Recorría el lugar, donde los escombros se apilaban junto a los restos de antiguas máquinas, recordando cómo mi abuelo hablaba de un mundo donde las tuberías eran de cobre "Los drogadictos se metían en casas abandonadas," me dijo una vez, "rompían las paredes para robarlo y venderlo para seguir consumiendo."

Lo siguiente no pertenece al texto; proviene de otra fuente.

Background: an optimization exercise with open tools, aiming at small area, a short achievable clock period and few clock cycles. Do not read the settings as production practice. At most, simulation tests tie the RTL to the original design; equivalence was not proved. Power figures rest on the tool's default switching activity, not on a simulated workload.

==> flow/design.v (excerpt) <==
module apx_readout (
    input  wire        clk,
    input  wire        rst,             
    input  wire        cfg_has_start,
    input  wire [7:0]  cfg_start,
    input  wire        cfg_has_end,
    input  wire [7:0]  cfg_end,
    input  wire [3:0]  cfg_payload_len,  
    input  wire        cfg_lsb,          
    input  wire [5:0]  cfg_col_off,
    input  wire [5:0]  cfg_col_w,
    input  wire [5:0]  cfg_row_off,
    input  wire [5:0]  cfg_row_w,
    input  wire [5:0]  cfg_toa_off,
    input  wire [5:0]  cfg_toa_w,
    input  wire [5:0]  cfg_tot_off,
    input  wire [5:0]  cfg_tot_w,
    input  wire        in_valid,
    input  wire [7:0]  in_data,
    output wire        in_ready,
    output wire        hit_valid,
    input  wire        hit_ready,
    output wire [5:0]  hit_col,
    output wire [5:0]  hit_row,
    output wire [31:0] hit_toa,
    output wire [31:0] hit_tot,
    output reg  [15:0] sync_loss_count,
    output reg  [15:0] err_count,
    output reg  [2:0]  last_cause
);
Size: about 1800 cells after synthesis.
clock: 10.0 ns
lec_check: 0
cap_margin: 20
core_margin: 2
core_utilization: 30
slew_margin: 20
run.sh (not shown) runs the stock make flow with config.mk's settings and CLKGATE_MAP_FILE= SYNTH_SCRIPT=/design/flow/synth_recipe.tcl, a recipe that flattens the netlist after the stock synthesis.
The starting point produced a clean layout.
Change:
==> flow/flow/run.sh (new file) <==
#!/bin/bash
# The standard layout, with plain buf_1 cells as the port buffers in
# place of the delay buffers buffer_ports picks by default.
set -euo pipefail
export BUFFER_PORTS_ARGS="-buffer_cell sky130_fd_sc_hd__buf_1"
bash standard.sh > standard.log 2>&1
==> flow/standard.sh (new file) <==
#!/bin/bash
# synth_recipe.tcl (not shown) runs the flow's synth.tcl, then flattens the netlist and writes it again
# the make line also repeats each setting of config.mk as NAME=value (left out here)
make -C /OpenROAD-flow-scripts/flow DESIGN_CONFIG=/design/flow/config.mk WORK_HOME=/design/flow/orfs CLKGATE_MAP_FILE= SYNTH_SCRIPT=/design/flow/synth_recipe.tcl "${@:-finish}"
removed: flow/run.sh
Effect: The new run passed the timing, design-rule and antenna checks. Total power decreases by about 3%. First-iteration DRC count stays flat. Synthesized area stays the same. Sequential share of layout area came out higher by 1.8 points. Clock skew came out lower by 0.0065 ns. Worst setup slack gets better by 0.64 ns. Combinational power drops by about 5%.
No run of this note included a check of the RTL's function; only the layout flow was run.

========
## red
apx_readout, a different RTL version from the one above (not shown whole).
Size in the first run: ~180 flip-flops, ~200 I/O pins.
export LEC_CHECK = 0
export ABC_AREA = 1
export CAP_MARGIN = 20
export CORE_MARGIN = 2
export CORE_UTILIZATION = 65
export CTS_BUF_LIST = sky130_fd_sc_hd__clkbuf_4 sky130_fd_sc_hd__clkbuf_8
export SLEW_MARGIN = 20
create_clock -name core_clock -period 10.0 [get_ports {clk}]
standard.sh (not shown) runs the stock make flow with config.mk's settings and CLKGATE_MAP_FILE= SYNTH_SCRIPT=/design/flow/synth_recipe.tcl, a recipe that flattens the netlist after the stock synthesis.
==> flow/flow/run.sh <==
#!/bin/bash
# The standard layout, with plain buf_1 cells as the port buffers in
# place of the delay buffers buffer_ports picks by default, and timing
# repair aimed at a setup slack of 6.3 ns at the 10 ns clock.
set -euo pipefail
export BUFFER_PORTS_ARGS="-buffer_cell sky130_fd_sc_hd__buf_1"
export SETUP_SLACK_MARGIN=6.3
bash standard.sh > standard.log 2>&1
Testbench counts of red, summed over its fixed seeds: cycles 43,825.
For blue, these inputs were changed with respect to red:
- setting PLACE_DENSITY to 0.75 for the first time
- changing CORE_UTILIZATION from 65 to 50
==> flow/flow/run.sh <==
#!/bin/bash
# The standard layout, with plain buf_1 cells as the port buffers in
# place of the delay buffers buffer_ports picks by default, and timing
# repair aimed at a setup slack of 6.2 ns at the 10 ns clock.
set -euo pipefail
export BUFFER_PORTS_ARGS="-buffer_cell sky130_fd_sc_hd__buf_1"
export SETUP_SLACK_MARGIN=6.2
bash standard.sh > standard.log 2>&1
Results
Re total buffers and inverters traversed by the critical path: blue is 2 down on red.
Of blue and red, it is blue that has the higher width of the die.
In blue the power per standard cell area turned out 0.43% higher than in red.
The run showing the greater share of the clock period used by the worst path after layout is red.
Between blue and red, it is blue whose clock share of power is higher, by 0.6 points.
Post-layout utilization of the core: blue < red
red and blue ended up with roughly the same clock insertion delay at the later pin of the skew report.
Antenna cell count on blue is up relative to red.
Number of buffers added for setup after CTS for blue is higher than for red.
Share of power burned in combinational logic: red and blue compared, higher one is red

========
Starting RTL as in the previous note.
## apx_readout
module apx_readout (
    input  wire        clk,
    input  wire        rst,             
    input  wire        cfg_has_start,
    input  wire [7:0]  cfg_start,
    input  wire        cfg_has_end,
    input  wire [7:0]  cfg_end,
    input  wire [3:0]  cfg_payload_len,  
    input  wire        cfg_lsb,          
    input  wire [5:0]  cfg_col_off,
    input  wire [5:0]  cfg_col_w,
    input  wire [5:0]  cfg_row_off,
    input  wire [5:0]  cfg_row_w,
    input  wire [5:0]  cfg_toa_off,
    input  wire [5:0]  cfg_toa_w,
    input  wire [5:0]  cfg_tot_off,
    input  wire [5:0]  cfg_tot_w,
    input  wire        in_valid,
    input  wire [7:0]  in_data,
    output wire        in_ready,
    output wire        hit_valid,
    input  wire        hit_ready,
    output wire [5:0]  hit_col,
    output wire [5:0]  hit_row,
    output wire [31:0] hit_toa,
    output wire [31:0] hit_tot,
    output reg  [15:0] sync_loss_count,
    output reg  [15:0] err_count,
    output reg  [2:0]  last_cause
);
    localparam N_COL = 35;
    localparam N_ROW = 35;
    reg        t_has_start, t_has_end, t_lsb;
    reg [3:0]  t_last;                        
    reg [2:0]  t_col_a, t_row_a, t_toa_a, t_tot_a;
    reg [2:0]  t_col_b, t_row_b, t_toa_b, t_tot_b;
    reg        t_col_hany, t_row_hany;
    reg [5:0]  t_col_hlo, t_col_hhi, t_row_hlo, t_row_hhi;
    function [12:0] hi_tab;      
        input [5:0] off;
        input [5:0] w;
        input       lsb;
        reg   [6:0] e;
        begin
  ...
clock: 10.0 ns
lec_check: 0
abc_area: 1
cap_margin: 20
core_margin: 2
core_utilization: 50
cts_buf_list: sky130_fd_sc_hd__clkbuf_4 sky130_fd_sc_hd__clkbuf_8
slew_margin: 20
==> flow/flow/run.sh <==
#!/bin/bash
# The standard layout, with plain buf_1 cells as the port buffers in
# place of the delay buffers buffer_ports picks by default, and timing
# repair aimed at a setup slack of 7.0 ns at the 10 ns clock.
set -euo pipefail
export BUFFER_PORTS_ARGS="-buffer_cell sky130_fd_sc_hd__buf_1"
export SETUP_SLACK_MARGIN=7.0
bash standard.sh > standard.log 2>&1
The first run produced a clean layout.
Testbench counts at the start, summed over its fixed seeds: cycles 43,825.
==> next run, changes <==
==> flow/flow/run.sh (replaced) <==
#!/bin/bash
# The standard layout, with plain buf_1 cells as the port buffers in
# place of the delay buffers buffer_ports picks by default, and timing
# repair aimed at a setup slack of 5.9 ns at the 10 ns clock.
set -euo pipefail
export BUFFER_PORTS_ARGS="-buffer_cell sky130_fd_sc_hd__buf_1"
export SETUP_SLACK_MARGIN=5.9
bash standard.sh > standard.log 2>&1
=> Sequential power barely changes; combinational power is lower by 32%; register-to-register slack degrades by 440 ps; clock skew hardly moves.
==> next run, changes <==
==> flow/flow/run.sh (replaced) <==
#!/bin/bash
# The standard layout, with plain buf_1 cells as the port buffers in
# place of the delay buffers buffer_ports picks by default, and timing
# repair aimed at a setup slack of 6.2 ns at the 10 ns clock.
set -euo pipefail
export BUFFER_PORTS_ARGS="-buffer_cell sky130_fd_sc_hd__buf_1"
export SETUP_SLACK_MARGIN=6.2
bash standard.sh > standard.log 2>&1
Result: The new run completed without violations. Die area stays the same. Core utilization climbs by 1.7 points. Maximum frequency came out higher by roughly a tenth. Clock skew shrinks by 6.6 ps. Area after synthesis stays the same. Final area rose by a few percent. Worst setup slack improves by 360 ps.
==> next run, changes <==
==> flow/flow/run.sh (replaced) <==
#!/bin/bash
# The standard layout, with plain buf_1 cells as the port buffers in
# place of the delay buffers buffer_ports picks by default, and timing
# repair aimed at a setup slack of 6.6 ns at the 10 ns clock.
set -euo pipefail
export BUFFER_PORTS_ARGS="-buffer_cell sky130_fd_sc_hd__buf_1"
export SETUP_SLACK_MARGIN=6.6
bash standard.sh > standard.log 2>&1
After rerunning: Maximum frequency rises by 1.9%; first-iteration DRC count falls by 0.44%; wire length rises by 4.0%; combinational power rises by 18%; clock skew rises by 5.2 ps; count of clock-buffer cells in the layout is unchanged.

========
run 1:
apx_readout, a different RTL version from the one above (not shown whole).
For scale: roughly 180 flip-flops, roughly 0.013 mm2 of cells after synthesis.
Settings: LEC_CHECK=0, ABC_AREA=1, CAP_MARGIN=20, CORE_MARGIN=2, CORE_UTILIZATION=50, CTS_BUF_LIST=sky130_fd_sc_hd__clkbuf_4 sky130_fd_sc_hd__clkbuf_8, SLEW_MARGIN=20; clock period 10.0 ns.
==> flow/flow/run.sh <==
#!/bin/bash
# The standard layout, with plain buf_1 cells as the port buffers in
# place of the delay buffers buffer_ports picks by default, and timing
# repair aimed at a setup slack of 6.35 ns at the 10 ns clock.
set -euo pipefail
export BUFFER_PORTS_ARGS="-buffer_cell sky130_fd_sc_hd__buf_1"
export SETUP_SLACK_MARGIN=6.35
bash standard.sh > standard.log 2>&1
Testbench counts of run 1, summed over its fixed seeds: cycles 43,825.
### run 1 -> run 2
Settings: ABC_AREA: 1 -> 0.
==> run summary <==
Xor-xnor portion of the synthesized cell area, run 2 and run 1: higher on run 2
The leading cell type in the layout, fill and taps excluded comes out sky130_fd_sc_hd__buf_1 in one run and sky130_fd_sc_hd__nand2_1 in the other, namely in run 2 and run 1 respectively.
Diff run 1 -> run 2 | non-clock buffer count | increase of 10%
For run 2, the master of the slowest instance on the critical path was sky130_fd_sc_hd__mux2_4, unlike run 1, where it was sky130_fd_sc_hd__o21ai_4.
The run with more routed wire is run 2, not run 1.
Setup changes, run 2 to run 3
Settings: ABC_AREA: 0 -> 1.
--- a/flow/flow/run.sh
+++ b/flow/flow/run.sh
@@ -4 +4 @@
-# repair aimed at a setup slack of 6.35 ns at the 10 ns clock.
+# repair aimed at a setup slack of 6.2 ns at the 10 ns clock.
@@ -7 +7 @@
-export SETUP_SLACK_MARGIN=6.35
+export SETUP_SLACK_MARGIN=6.2
### Flow results
When run 3 is measured against run 2, its switching share of power turns out 0.72 points higher.
Run 3 did not stop at any stage, and its layout met the timing, design-rule and antenna checks.
Changes observed in run 3 relative to run 2: growth of design area from synthesis to finish shrank by 4.9 points, final setup slack of the worst path grew by 0.36 ns, synthesized cell count grew by about 22%.
The end point of the critical path comes out err_count[6] in one run and err_count[11] in the other, namely in run 3 and run 2 respectively.
Maximum number of pins on one net before global-route repair: run 3 higher than run 2
Compared with run 2, synthesized cell area in run 3 decreased by a few percent.
On final design instance area without fill, run 2 loses to run 3.
In the tables for run 3 and run 2, final cell count without fillers reads lower with run 2.

========
Setup of exp/yarrow:
Another version of the RTL of apx_readout (not shown whole).
For scale: ~2000 cells after synthesis, roughly 150 flip-flops, ~200 I/O pins.
clock: 10.0 ns
lec_check: 0
abc_area: 1
cap_margin: 20
core_margin: 2
core_utilization: 50
cts_buf_list: sky130_fd_sc_hd__clkbuf_4 sky130_fd_sc_hd__clkbuf_8
slew_margin: 20
==> flow/flow/run.sh <==
#!/bin/bash
# The standard layout, with plain buf_1 cells as the port buffers in
# place of the delay buffers buffer_ports picks by default.
set -euo pipefail
export BUFFER_PORTS_ARGS="-buffer_cell sky130_fd_sc_hd__buf_1"
bash standard.sh > standard.log 2>&1
### exp/yarrow -> exp/indigo
Settings: setting SETUP_SLACK_MARGIN to 5 for the first time.
Notes after the runs:
- Post-synthesis simple-gate area fraction: exp/indigo vs exp/yarrow identical
- Comparing exp/yarrow against exp/indigo, there is no change at all in final-layout fill cell count.
- Core utilization: exp/indigo vs exp/yarrow — no meaningful difference
- Reported for exp/yarrow and exp/indigo, sequential share of layout area turned out identical to the last digit.
- Post-detailed-routing wire length: exp/indigo vs exp/yarrow identical
- Looking at exp/yarrow and exp/indigo, the total area of multi-input combinational cells is a wash.
- Status: register-to-register slack parity (exp/yarrow, exp/indigo)
- exp/yarrow and exp/indigo ended up with nearly the same first-iteration DRC count.
- Between exp/indigo and exp/yarrow, the detailed-route wire length per cell figures differ only marginally.
- In terms of critical path depth, exp/yarrow and exp/indigo differ only marginally.
- Minimum hold slack: exp/indigo vs exp/yarrow identical
No functional check of the RTL was part of any run of this note.

========
## run A
The RTL this note starts from:
==> flow/design.v <==
module apx_fld #(parameter N = 32) (
    input  wire [2:0]   a,       
    input  wire [2:0]   base,    
    input  wire [5:0]   w,
    input  wire         lsb,
    input  wire [3:0]   cnt,
    input  wire         wr,      
    input  wire [7:0]   din,     
    output wire [N-1:0] en,      
    output wire [N-1:0] we,      
    output wire [7:0]   rot
);
    function gtc;
        input [6:0] x;
        input [6:0] c;
        integer i;
        reg r, eq;
        begin
            r  = 1'b0;
            eq = 1'b1;
            for (i = 6; i >= 0; i = i - 1) begin
                if (!c[i]) r = r | (eq & x[i]);
                eq = eq & (x[i] == c[i]);
            end
            gtc = r;
        end
    endfunction
    wire [4:0] d    = lsb ? ({1'b0, cnt} - {2'b0, base}) : ({2'b0, base} - {1'b0, cnt});
    wire [7:0]  dsel = lsb ? {din[0], din[1], din[2], din[3], din[4], din[5], din[6], din[7]} : din;
    wire [15:0] dd   = {dsel, dsel} >> a;
    assign rot = dd[7:0];
    wire [5:0] dh;
    assign dh[0] = (d == 5'd0);
    assign dh[1] = (d == 5'd1);
    assign dh[2] = (d == 5'd2);
    assign dh[3] = (d == 5'd3);
    assign dh[4] = (d == 5'd4);
    assign dh[5] = 1'b0;
    wire [5:0] dw = dh & {6{wr}};
    genvar k;
    generate
        for (k = 0; k < N; k = k + 1) begin : g_en
            wire cy = gtc({4'd0, a}, 7 - (k % 8));
            wire wm = gtc({1'b0, w}, k);
            assign en[k] = wm && (cy ? dh[k / 8 + 1] : dh[k / 8]);
            assign we[k] = wm && (cy ? dw[k / 8 + 1] : dw[k / 8]);
        end
    endgenerate
endmodule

Las máquinas vigilaban con sus ojos fríos, silenciosas y omnipresentes, controlando cada rincón del área empobrecida. No solo la información, sino también el arte, la música y las historias que llenaban nuestras vidas eran generadas por algoritmos. Eran ellas las que escribían los libros, diseñaban las películas y creaban el contenido que inunda nuestras mentes. Un mundo donde el 99% de lo que vemos es una simulación perfecta, una representación estéril de la realidad, un espejo roto que se burla de lo que fuimos. Ende también se preguntó: ¿Qué se ve en un espejo que se mira en otro espejo? ¿Lo sabes tú, Señora de los Deseos, la de los Ojos Dorados?
Mientras seguía buscando en la penumbra, el cobre brillaba como una promesa de libertad. En mi mente, resonaban las palabras de Orwell: Quien controla el pasado, controla el futuro; quien controla el presente, controla el pasado. Ésta era la clave, pensaba.
Observé a un hombre recogiendo basura en la acera. Su figura encorvada se movía entre los desechos, como un espectro de lo que solíamos ser. En un tiempo se pensó que las máquinas asumirían estos trabajos manuales, que los humanos serían liberados de las tareas más duras, pero las máquinas terminaron haciendo arte, libros y entretenimiento. Había una ironía cruel en esa realidad: mientras el hombre luchaba por recuperar lo que otros habían desechado, las máquinas creaban lo que se suponía que debía ser humano.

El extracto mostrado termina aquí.